Students are responsible for familiarizing themselves with the regulations concerning academic integrity and for ensuring that their assignments conform to the principles of academic integrity. Information on academic integrity is available in the Arts and Science Calendar (see Academic Regulation 1 ), on the Arts and Science website (see Academic Integrity ), and from the instructor of this course. Departures from academic integrity include plagiarism, use of unauthorized materials, facilitation, forgery and falsification, and are antithetical to the development of an academic community at Queen's.

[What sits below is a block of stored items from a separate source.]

## config.mk

```make
export PLATFORM = sky130hd
export DESIGN_NAME = opicorv32_pcpi_hub
export DESIGN_NICKNAME = d
export VERILOG_FILES = /design/src/rtl/opicorv32_pcpi_pkg.sv /design/src/rtl/opicorv32_pcpi_timer.sv /design/src/rtl/opicorv32_pcpi_hub.sv
export SDC_FILE = /design/constraint.sdc
export NUM_CORES = 1
export LEC_CHECK = 0
export CORE_ASPECT_RATIO = 0.6
export CORE_MARGIN = 2
export CORE_UTILIZATION = 25
export CTS_CLUSTER_SIZE = 24
export DETAILED_ROUTE_END_ITERATION = 6
export DONT_BUFFER_PORTS = 1
export GPL_TIMING_DRIVEN = 0
export PLACE_DENSITY_LB_ADDON = 0.05
export SLEW_MARGIN = 15
export SYNTH_ARGS = -nofsm -noshare
export SYNTH_HDL_FRONTEND = slang
export SYNTH_SLANG_ARGS = --single-unit
```

## constraint.sdc

```tcl
create_clock -name clk -period 2.05 [get_ports clk]
set_input_delay 0.5125 -clock clk [delete_from_list [all_inputs] [get_ports clk]]
set_output_delay 0.5125 -clock clk [all_outputs]
set_load 0.01 [all_outputs]
```

## src/rtl/opicorv32_pcpi_pkg.sv

```systemverilog
// opicorv32_pcpi_pkg: shared types and constants for the PCPI hub.
// Hub state encoding, RV32M opcode fields and default timeout.
package opicorv32_pcpi_pkg;

  typedef enum logic [1:0] {
    IDLE,
    BUSY,
    RESP,
    RESP_TO
  } state_t;

  localparam logic [6:0] OPCODE_OP     = 7'b0110011;
  localparam logic [6:0] FUNCT7_MULDIV = 7'b0000001;
  localparam int TIMEOUT_CYCLES_DEF    = 16;

endpackage

```

## src/rtl/opicorv32_pcpi_timer.sv

```systemverilog
// opicorv32_pcpi_timer: clearable saturating cycle counter.
// expire is high while the count sits at LIMIT-1.
module opicorv32_pcpi_timer #(
  parameter int LIMIT = 16,
  parameter int CNT_W = 5
) (
  input  logic clk,
  input  logic resetn,
  input  logic clear,
  input  logic enable,
  output logic expire
);

  logic [CNT_W-1:0] cnt;

  always_ff @(posedge clk or negedge resetn) begin
    if (!resetn) begin
      cnt <= '0;
    end else if (clear) begin
      cnt <= '0;
    end else if (enable && (cnt != {CNT_W{1'b1}})) begin
      cnt <= cnt + 1'b1;
    end
  end

  assign expire = (cnt == CNT_W'(LIMIT - 1));

endmodule

```

## src/rtl/opicorv32_pcpi_hub.sv

```systemverilog
// opicorv32_pcpi_hub: fans one PCPI request out to two co-processors.
// Define OPICORV32_PCPI_HUB_ERR_EN to add the sticky pcpi_err output.
module opicorv32_pcpi_hub
  import opicorv32_pcpi_pkg::*;
#(
  parameter int TIMEOUT_CYCLES = TIMEOUT_CYCLES_DEF,
  parameter int CNT_W          = 5
) (
  input  logic        clk,
  input  logic        resetn,
  input  logic        pcpi_valid,
  input  logic [31:0] pcpi_insn,
  input  logic [31:0] pcpi_rs1,
  input  logic [31:0] pcpi_rs2,
  output logic        pcpi_wr,
  output logic [31:0] pcpi_rd,
  output logic        pcpi_wait,
  output logic        pcpi_ready,
  output logic        pcpi_timeout,
  output logic        cp0_valid,
  output logic [31:0] cp0_insn,
  output logic [31:0] cp0_rs1,
  output logic [31:0] cp0_rs2,
  output logic        cp1_valid,
  output logic [31:0] cp1_insn,
  output logic [31:0] cp1_rs1,
  output logic [31:0] cp1_rs2,
  input  logic        cp0_wr,
  input  logic [31:0] cp0_rd,
  input  logic        cp0_wait,
  input  logic        cp0_ready,
  input  logic        cp1_wr,
  input  logic [31:0] cp1_rd,
  input  logic        cp1_wait,
  input  logic        cp1_ready
`ifdef OPICORV32_PCPI_HUB_ERR_EN
  ,
  output logic        pcpi_err
`endif
);

  state_t      state_q;
  state_t      state_d;
  logic        capture;
  logic        busy;
  logic        wait_q;
  logic        wr_q;
  logic [31:0] rd_q;
  logic [31:0] insn_q;
  logic [31:0] rs1_q;
  logic [31:0] rs2_q;
  logic        expire;

  assign busy = (state_q == BUSY);

  opicorv32_pcpi_timer #(
    .LIMIT (TIMEOUT_CYCLES),
    .CNT_W (CNT_W)
  ) u_timer (
    .clk    (clk),
    .resetn (resetn),
    .clear  (capture | (busy & wait_q)),
    .enable (busy & ~wait_q),
    .expire (expire)
  );

  always_comb begin
    state_d = state_q;
    capture = 1'b0;
    unique case (state_q)
      IDLE: begin
        if (pcpi_valid) begin
          state_d = BUSY;
          capture = 1'b1;
        end
      end
      BUSY: begin
        // ready beats both abort and timeout
        if (cp0_ready || cp1_ready) begin
          state_d = RESP;
        end else if (!pcpi_valid) begin
          state_d = IDLE;
        end else if (!wait_q && expire) begin
          state_d = RESP_TO;
        end
      end
      RESP:    state_d = IDLE;
      RESP_TO: state_d = IDLE;
      default: state_d = IDLE;
    endcase
  end

  always_ff @(posedge clk or negedge resetn) begin
    if (!resetn) begin
      state_q <= IDLE;
      wait_q  <= 1'b0;
      wr_q    <= 1'b0;
      rd_q    <= '0;
      insn_q  <= '0;
      rs1_q   <= '0;
      rs2_q   <= '0;
    end else begin
      state_q <= state_d;
      wait_q  <= busy & (cp0_wait | cp1_wait);
      if (capture) begin
        insn_q <= pcpi_insn;
        rs1_q  <= pcpi_rs1;
        rs2_q  <= pcpi_rs2;
      end
      if (busy && cp0_ready) begin
        rd_q <= cp0_rd;
        wr_q <= cp0_wr;
      end else if (busy && cp1_ready) begin
        rd_q <= cp1_rd;
        wr_q <= cp1_wr;
      end
    end
  end

`ifdef OPICORV32_PCPI_HUB_ERR_EN
  always_ff @(posedge clk or negedge resetn) begin
    if (!resetn) begin
      pcpi_err <= 1'b0;
    end else if ((busy && cp0_ready && cp1_ready) ||
                 (cp0_wait && cp1_wait) ||
                 ((state_q == IDLE) && (cp0_ready || cp1_ready))) begin
      pcpi_err <= 1'b1;
    end
  end
`endif

  assign pcpi_ready   = (state_q == RESP);
  assign pcpi_timeout = (state_q == RESP_TO);
  assign pcpi_wr      = wr_q & pcpi_ready;
  assign pcpi_rd      = rd_q;
  assign pcpi_wait    = wait_q & busy;

  assign cp0_valid = busy;
  assign cp1_valid = busy;
  assign cp0_insn  = insn_q;
  assign cp1_insn  = insn_q;
  assign cp0_rs1   = rs1_q;
  assign cp1_rs1   = rs1_q;
  assign cp0_rs2   = rs2_q;
  assign cp1_rs2   = rs2_q;

endmodule

```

Given the seriousness of these matters, actions which contravene the regulation on academic integrity carry sanctions that can range from a warning or the loss of grades on an assignment to the failure of a course to a requirement to withdraw from the university.

Disability Accommodations

Queen's University is committed to achieving full accessibility for persons with disabilities. Part of this commitment includes arranging academic accommodations for students with disabilities to ensure they have an equitable opportunity to participate in all of their academic activities. If you are a student with a disability and think you may need accommodations, you are strongly encouraged to contact the Disability Services Office (DSO) and register as early as possible. For more information, including important deadlines, please visit the DSO website at: HCDS

Accommodation Requests

Please let me know if you require any special accommodations.